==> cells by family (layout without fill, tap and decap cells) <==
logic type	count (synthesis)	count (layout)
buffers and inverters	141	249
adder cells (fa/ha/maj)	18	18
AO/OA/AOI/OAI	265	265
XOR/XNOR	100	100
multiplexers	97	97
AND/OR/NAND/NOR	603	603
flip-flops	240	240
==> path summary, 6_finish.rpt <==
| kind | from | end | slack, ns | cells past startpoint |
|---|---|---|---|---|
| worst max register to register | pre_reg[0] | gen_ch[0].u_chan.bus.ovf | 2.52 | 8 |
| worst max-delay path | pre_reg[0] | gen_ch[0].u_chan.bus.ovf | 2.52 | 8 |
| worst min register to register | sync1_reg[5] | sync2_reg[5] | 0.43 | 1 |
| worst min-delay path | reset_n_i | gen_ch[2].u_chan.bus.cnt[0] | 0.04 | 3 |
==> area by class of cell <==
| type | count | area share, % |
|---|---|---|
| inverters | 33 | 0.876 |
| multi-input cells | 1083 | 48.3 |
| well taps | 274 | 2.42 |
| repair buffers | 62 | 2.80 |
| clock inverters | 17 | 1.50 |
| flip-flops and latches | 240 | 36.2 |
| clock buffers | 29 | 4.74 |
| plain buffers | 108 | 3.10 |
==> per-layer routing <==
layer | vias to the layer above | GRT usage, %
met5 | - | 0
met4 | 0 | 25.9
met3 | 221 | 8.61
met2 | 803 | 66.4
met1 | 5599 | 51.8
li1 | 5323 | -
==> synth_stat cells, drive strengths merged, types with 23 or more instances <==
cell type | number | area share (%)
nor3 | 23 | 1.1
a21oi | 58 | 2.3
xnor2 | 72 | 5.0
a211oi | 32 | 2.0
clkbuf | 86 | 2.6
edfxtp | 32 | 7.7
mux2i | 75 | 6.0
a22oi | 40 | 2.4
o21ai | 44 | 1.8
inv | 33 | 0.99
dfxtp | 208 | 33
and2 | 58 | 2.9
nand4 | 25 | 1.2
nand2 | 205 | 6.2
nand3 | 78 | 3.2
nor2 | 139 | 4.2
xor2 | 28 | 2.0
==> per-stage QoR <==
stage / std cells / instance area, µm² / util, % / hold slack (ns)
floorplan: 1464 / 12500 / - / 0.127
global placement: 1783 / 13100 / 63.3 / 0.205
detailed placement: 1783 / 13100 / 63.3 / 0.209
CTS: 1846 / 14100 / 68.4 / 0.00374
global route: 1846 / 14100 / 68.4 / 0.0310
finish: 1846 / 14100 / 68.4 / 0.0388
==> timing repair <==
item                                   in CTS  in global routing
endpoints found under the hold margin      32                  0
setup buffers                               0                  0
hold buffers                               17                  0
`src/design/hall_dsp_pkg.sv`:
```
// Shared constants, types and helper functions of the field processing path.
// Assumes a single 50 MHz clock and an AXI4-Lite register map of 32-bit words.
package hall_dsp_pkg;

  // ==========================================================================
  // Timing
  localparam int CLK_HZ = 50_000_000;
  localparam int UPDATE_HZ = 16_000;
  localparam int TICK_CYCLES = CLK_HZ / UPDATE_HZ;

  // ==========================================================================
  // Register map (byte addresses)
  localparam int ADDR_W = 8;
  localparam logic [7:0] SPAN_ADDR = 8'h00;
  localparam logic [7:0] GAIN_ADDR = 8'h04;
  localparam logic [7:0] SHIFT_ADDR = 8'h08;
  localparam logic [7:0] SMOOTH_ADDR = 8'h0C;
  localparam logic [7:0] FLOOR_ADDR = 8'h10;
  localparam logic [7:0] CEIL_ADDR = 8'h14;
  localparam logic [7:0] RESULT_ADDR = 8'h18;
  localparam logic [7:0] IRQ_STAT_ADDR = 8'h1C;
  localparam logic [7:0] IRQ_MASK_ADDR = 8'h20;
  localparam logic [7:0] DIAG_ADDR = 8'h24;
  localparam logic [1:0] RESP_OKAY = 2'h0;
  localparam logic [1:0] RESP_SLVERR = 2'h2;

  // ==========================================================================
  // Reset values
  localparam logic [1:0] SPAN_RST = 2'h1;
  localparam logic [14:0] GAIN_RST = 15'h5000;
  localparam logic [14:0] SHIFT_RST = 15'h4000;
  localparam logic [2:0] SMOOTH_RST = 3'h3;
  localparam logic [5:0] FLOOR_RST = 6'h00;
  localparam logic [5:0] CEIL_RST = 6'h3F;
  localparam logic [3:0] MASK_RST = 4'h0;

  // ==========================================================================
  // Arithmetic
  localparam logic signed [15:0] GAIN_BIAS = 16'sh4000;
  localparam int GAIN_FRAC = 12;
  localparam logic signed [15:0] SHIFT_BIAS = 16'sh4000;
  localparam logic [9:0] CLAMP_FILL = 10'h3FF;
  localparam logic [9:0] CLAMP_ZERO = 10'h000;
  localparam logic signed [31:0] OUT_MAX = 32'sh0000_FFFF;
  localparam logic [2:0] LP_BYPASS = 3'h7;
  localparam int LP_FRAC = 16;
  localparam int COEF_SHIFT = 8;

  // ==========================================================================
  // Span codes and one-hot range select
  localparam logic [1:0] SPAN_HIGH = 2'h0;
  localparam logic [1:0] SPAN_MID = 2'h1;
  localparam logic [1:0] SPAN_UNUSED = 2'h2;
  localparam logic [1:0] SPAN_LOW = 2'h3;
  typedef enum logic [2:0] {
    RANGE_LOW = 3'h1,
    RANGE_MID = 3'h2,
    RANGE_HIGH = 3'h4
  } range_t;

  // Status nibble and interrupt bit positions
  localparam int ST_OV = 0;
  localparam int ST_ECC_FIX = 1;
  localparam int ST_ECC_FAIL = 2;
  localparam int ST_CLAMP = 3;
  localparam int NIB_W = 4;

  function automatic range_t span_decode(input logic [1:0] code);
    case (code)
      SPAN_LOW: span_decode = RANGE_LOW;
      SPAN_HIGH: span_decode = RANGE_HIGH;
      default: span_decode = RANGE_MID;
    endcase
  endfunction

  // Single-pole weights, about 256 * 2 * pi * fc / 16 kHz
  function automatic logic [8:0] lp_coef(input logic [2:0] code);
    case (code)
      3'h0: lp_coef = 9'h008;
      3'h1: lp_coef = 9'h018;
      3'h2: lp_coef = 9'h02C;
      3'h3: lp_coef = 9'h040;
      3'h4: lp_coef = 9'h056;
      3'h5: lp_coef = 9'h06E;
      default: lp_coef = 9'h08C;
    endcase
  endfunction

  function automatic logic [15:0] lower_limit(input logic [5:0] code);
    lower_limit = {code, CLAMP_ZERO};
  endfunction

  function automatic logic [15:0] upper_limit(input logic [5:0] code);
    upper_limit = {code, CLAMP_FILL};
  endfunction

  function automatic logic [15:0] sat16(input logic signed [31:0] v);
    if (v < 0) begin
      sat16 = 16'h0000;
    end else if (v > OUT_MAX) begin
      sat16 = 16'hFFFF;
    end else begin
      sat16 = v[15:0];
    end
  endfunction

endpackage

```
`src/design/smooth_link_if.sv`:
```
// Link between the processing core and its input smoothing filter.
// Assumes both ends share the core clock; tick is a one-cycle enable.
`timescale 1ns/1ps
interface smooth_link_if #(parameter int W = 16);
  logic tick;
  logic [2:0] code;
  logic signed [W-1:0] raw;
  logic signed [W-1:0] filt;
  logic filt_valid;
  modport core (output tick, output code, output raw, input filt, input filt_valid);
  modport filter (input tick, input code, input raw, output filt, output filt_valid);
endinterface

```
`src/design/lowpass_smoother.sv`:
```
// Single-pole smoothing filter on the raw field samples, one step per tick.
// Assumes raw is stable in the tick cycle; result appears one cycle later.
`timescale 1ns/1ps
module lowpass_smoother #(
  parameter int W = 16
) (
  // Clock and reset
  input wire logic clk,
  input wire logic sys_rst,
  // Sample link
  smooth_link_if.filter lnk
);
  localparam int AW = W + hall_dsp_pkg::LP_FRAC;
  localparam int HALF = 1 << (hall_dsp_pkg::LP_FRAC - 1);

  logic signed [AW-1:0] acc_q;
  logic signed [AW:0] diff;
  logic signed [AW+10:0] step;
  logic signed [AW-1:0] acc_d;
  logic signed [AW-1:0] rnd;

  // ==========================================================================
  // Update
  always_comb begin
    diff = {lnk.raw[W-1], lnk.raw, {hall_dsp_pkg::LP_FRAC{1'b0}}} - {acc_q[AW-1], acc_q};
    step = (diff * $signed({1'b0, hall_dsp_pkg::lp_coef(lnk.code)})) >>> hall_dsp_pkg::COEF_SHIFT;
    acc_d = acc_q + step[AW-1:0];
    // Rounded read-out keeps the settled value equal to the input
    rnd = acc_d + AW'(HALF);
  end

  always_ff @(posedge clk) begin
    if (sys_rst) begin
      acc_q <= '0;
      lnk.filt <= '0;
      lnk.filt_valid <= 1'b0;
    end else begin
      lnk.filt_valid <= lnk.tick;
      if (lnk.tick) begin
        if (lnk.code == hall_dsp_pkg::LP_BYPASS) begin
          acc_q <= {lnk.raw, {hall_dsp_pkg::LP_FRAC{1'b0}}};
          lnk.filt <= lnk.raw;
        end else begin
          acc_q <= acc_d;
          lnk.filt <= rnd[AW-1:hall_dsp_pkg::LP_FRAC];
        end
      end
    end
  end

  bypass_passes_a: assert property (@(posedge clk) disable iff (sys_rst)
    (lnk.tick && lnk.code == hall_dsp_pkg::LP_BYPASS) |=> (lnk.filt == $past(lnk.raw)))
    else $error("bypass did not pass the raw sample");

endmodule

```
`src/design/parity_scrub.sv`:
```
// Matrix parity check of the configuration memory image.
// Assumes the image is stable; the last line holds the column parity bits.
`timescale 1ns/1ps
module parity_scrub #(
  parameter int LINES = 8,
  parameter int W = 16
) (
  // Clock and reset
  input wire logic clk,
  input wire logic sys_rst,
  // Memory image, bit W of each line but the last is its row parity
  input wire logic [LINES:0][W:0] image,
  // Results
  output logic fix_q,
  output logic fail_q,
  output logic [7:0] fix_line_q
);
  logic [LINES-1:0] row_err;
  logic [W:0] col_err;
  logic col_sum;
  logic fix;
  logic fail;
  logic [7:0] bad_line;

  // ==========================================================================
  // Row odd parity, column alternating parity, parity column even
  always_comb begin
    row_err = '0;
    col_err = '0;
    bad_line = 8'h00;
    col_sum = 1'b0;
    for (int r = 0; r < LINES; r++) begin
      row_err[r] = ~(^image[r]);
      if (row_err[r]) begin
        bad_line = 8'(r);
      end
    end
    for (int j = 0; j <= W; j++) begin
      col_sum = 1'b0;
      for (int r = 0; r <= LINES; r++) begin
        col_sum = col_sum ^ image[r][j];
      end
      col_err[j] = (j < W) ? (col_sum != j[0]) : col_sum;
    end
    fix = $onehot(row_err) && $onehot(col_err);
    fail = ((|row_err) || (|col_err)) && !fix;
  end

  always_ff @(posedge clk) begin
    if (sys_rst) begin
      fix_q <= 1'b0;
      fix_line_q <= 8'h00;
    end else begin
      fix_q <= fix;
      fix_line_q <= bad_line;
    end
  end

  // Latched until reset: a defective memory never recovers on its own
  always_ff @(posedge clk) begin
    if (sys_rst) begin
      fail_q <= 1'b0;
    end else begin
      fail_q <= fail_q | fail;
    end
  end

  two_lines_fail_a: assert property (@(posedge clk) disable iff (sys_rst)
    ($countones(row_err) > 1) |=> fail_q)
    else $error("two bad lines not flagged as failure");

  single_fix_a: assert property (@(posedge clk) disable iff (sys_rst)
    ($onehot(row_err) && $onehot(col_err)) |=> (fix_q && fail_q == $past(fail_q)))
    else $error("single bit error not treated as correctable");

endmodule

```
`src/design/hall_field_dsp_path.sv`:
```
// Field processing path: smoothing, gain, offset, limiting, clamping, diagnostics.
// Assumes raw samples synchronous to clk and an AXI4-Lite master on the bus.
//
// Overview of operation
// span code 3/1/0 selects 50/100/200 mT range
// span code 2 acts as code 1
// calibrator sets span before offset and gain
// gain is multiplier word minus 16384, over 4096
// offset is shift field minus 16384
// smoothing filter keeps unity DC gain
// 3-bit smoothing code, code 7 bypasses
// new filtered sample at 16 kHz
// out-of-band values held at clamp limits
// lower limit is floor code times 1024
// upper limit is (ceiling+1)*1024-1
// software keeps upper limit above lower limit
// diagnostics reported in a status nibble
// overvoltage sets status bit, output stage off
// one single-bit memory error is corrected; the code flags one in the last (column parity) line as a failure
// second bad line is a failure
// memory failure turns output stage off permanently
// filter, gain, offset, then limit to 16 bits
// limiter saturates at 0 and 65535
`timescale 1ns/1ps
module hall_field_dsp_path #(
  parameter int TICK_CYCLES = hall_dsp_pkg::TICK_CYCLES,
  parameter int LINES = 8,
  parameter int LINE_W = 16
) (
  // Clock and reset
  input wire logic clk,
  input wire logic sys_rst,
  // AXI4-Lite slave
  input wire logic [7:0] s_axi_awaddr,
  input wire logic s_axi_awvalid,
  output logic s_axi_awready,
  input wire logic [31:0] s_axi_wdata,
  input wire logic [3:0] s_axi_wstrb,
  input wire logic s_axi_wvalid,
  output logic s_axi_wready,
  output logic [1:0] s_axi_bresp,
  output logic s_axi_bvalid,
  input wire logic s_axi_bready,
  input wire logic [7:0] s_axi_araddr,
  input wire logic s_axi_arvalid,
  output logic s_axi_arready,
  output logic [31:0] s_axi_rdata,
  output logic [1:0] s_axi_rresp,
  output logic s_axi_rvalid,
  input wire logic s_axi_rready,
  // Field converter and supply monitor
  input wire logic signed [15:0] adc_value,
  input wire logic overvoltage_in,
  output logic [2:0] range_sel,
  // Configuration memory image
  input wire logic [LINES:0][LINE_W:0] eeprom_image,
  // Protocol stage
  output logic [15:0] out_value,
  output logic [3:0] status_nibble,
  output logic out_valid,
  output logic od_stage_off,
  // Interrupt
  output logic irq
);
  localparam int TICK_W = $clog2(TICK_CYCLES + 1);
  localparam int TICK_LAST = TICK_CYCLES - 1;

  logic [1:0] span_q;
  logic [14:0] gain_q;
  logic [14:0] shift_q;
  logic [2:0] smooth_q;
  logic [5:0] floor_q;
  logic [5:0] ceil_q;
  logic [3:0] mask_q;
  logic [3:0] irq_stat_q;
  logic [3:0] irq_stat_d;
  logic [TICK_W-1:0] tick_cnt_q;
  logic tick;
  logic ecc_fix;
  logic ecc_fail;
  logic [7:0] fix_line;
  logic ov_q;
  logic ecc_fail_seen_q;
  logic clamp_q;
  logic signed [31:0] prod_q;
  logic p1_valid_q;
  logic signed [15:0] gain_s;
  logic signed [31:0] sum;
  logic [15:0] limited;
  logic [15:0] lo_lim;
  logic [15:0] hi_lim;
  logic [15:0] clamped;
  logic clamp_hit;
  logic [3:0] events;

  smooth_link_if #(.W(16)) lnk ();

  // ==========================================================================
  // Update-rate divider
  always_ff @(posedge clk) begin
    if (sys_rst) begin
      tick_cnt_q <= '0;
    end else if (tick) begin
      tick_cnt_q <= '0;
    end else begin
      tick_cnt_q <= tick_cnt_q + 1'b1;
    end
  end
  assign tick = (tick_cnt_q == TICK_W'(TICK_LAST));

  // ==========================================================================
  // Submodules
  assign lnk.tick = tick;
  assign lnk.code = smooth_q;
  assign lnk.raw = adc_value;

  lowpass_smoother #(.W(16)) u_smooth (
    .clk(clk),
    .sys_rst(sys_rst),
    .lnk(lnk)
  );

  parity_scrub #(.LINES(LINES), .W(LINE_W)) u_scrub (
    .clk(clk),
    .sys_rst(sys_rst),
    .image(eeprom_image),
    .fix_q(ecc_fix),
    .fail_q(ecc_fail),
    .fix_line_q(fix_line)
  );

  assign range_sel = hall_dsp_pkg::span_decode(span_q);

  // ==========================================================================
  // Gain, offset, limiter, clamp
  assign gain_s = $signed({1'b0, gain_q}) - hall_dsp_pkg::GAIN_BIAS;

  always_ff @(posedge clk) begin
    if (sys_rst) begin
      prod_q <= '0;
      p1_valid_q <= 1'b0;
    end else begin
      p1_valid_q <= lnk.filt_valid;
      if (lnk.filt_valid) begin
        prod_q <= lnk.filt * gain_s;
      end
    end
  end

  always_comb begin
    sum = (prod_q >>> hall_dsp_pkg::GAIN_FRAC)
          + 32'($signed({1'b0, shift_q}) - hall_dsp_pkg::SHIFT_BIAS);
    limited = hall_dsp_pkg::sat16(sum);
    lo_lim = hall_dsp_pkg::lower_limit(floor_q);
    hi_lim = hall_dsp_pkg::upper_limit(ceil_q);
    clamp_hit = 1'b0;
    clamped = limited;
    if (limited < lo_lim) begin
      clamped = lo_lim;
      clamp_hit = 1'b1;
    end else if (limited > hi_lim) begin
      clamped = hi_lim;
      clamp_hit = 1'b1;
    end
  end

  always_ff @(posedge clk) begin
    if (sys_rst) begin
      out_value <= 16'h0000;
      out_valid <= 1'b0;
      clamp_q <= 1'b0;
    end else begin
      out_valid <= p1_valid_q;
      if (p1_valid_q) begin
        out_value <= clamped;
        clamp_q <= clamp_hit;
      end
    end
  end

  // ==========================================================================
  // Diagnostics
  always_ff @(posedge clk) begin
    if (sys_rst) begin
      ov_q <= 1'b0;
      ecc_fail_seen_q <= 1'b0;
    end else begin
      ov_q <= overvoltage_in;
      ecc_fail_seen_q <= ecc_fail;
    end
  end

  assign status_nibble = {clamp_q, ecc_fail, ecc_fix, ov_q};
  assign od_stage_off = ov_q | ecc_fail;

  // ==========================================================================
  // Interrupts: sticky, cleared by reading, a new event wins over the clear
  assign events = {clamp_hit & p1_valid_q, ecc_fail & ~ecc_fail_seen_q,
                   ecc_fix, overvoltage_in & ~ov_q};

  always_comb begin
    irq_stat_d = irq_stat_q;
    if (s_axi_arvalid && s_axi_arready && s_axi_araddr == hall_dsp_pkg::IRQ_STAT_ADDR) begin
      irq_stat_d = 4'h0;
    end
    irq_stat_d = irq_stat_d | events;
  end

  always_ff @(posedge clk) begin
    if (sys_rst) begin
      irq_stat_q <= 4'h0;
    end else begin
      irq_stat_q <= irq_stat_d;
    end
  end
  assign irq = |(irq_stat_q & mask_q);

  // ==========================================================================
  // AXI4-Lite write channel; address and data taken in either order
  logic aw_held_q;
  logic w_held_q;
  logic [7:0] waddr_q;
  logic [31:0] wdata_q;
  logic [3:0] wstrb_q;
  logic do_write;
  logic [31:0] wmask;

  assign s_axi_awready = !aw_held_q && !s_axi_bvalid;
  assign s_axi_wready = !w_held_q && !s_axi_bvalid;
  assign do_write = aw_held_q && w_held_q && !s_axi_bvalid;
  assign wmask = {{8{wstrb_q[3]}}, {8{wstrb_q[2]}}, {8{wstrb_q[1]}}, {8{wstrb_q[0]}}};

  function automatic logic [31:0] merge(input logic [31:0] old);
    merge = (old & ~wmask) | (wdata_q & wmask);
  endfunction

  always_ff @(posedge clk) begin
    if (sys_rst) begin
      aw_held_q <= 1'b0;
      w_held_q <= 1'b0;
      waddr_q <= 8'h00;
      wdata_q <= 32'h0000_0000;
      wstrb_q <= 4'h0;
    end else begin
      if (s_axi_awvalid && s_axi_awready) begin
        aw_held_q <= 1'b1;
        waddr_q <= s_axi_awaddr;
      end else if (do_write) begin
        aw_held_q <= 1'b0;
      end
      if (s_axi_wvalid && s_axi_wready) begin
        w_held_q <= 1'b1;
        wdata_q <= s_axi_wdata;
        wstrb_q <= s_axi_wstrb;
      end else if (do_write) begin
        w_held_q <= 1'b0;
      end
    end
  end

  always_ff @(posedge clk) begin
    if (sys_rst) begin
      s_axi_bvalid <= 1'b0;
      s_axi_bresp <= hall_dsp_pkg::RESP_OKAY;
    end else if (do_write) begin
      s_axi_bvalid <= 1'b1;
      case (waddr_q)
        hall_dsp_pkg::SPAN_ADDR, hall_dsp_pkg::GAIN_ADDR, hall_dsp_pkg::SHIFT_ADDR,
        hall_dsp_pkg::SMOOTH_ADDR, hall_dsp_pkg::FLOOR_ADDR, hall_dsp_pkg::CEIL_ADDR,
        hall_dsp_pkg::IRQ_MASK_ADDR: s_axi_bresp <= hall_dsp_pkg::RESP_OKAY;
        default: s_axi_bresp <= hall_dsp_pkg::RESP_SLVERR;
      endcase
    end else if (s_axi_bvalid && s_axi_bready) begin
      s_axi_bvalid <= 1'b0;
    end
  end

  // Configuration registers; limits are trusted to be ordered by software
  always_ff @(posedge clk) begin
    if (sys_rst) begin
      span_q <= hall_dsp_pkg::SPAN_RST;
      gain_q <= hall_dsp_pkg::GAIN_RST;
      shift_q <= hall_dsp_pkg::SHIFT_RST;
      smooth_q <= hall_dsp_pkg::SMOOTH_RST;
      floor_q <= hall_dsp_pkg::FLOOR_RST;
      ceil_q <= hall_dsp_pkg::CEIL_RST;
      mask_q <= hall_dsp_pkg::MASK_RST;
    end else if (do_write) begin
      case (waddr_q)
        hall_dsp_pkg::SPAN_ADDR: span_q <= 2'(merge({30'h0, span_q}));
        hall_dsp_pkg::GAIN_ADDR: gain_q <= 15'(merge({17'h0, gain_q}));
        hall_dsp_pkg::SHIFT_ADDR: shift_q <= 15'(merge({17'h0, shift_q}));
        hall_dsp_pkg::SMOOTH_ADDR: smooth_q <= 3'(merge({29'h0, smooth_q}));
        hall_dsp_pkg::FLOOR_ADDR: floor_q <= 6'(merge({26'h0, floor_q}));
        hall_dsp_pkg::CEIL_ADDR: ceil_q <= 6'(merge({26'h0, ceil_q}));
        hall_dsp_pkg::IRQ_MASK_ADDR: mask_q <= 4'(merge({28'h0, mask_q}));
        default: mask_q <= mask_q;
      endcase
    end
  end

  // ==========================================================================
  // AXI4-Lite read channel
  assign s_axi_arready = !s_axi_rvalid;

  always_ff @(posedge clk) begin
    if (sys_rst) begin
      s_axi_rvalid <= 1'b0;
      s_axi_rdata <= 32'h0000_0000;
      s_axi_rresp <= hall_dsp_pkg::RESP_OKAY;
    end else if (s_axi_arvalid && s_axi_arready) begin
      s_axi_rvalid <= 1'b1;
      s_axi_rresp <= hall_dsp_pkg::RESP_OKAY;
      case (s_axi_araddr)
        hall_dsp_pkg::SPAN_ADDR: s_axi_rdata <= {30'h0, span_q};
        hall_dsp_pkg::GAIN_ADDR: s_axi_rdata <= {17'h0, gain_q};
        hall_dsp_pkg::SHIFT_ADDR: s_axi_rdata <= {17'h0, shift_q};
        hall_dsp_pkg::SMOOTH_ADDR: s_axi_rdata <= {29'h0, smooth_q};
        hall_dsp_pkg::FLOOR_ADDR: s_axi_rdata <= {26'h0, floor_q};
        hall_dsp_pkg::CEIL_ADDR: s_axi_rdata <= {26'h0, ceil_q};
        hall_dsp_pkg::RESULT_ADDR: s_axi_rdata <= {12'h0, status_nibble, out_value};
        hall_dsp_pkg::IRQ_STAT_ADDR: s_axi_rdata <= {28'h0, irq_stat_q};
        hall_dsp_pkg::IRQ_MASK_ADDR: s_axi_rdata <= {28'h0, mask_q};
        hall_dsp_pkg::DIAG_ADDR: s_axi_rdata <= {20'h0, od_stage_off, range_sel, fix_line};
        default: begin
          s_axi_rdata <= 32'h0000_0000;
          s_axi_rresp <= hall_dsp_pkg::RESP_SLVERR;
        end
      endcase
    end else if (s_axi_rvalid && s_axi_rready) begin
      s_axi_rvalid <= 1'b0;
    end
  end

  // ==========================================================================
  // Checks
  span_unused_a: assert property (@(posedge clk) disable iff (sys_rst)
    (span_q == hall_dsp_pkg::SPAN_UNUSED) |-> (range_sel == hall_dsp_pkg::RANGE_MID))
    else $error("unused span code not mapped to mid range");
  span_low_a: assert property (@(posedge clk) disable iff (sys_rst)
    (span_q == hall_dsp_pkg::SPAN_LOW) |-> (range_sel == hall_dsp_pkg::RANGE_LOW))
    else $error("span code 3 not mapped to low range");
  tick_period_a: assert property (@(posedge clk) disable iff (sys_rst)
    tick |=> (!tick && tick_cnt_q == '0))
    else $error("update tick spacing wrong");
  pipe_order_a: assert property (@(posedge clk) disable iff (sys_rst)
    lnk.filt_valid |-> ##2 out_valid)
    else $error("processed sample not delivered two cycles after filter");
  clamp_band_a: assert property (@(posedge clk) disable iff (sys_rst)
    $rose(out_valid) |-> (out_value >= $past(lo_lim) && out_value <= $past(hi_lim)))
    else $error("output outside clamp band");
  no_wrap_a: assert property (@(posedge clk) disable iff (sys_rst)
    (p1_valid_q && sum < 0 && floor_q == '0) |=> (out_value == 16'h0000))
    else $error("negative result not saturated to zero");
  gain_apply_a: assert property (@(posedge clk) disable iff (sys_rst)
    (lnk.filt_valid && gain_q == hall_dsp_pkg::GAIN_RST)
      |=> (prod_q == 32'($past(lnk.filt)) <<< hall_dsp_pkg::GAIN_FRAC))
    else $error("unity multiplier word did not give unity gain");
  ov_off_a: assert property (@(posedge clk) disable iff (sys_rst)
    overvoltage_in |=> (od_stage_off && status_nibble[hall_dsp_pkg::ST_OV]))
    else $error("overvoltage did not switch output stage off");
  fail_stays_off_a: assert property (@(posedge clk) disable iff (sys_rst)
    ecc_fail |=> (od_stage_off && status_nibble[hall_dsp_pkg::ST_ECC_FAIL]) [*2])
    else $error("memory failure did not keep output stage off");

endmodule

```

What is expected: All lines above from the one holding "a21oi | 58 | 2.3" to the one holding "xor2 | 28 | 2.0", inclusive, are to be copied exactly; no other line is wanted.

Solution:
a21oi | 58 | 2.3
xnor2 | 72 | 5.0
a211oi | 32 | 2.0
clkbuf | 86 | 2.6
edfxtp | 32 | 7.7
mux2i | 75 | 6.0
a22oi | 40 | 2.4
o21ai | 44 | 1.8
inv | 33 | 0.99
dfxtp | 208 | 33
and2 | 58 | 2.9
nand4 | 25 | 1.2
nand2 | 205 | 6.2
nand3 | 78 | 3.2
nor2 | 139 | 4.2
xor2 | 28 | 2.0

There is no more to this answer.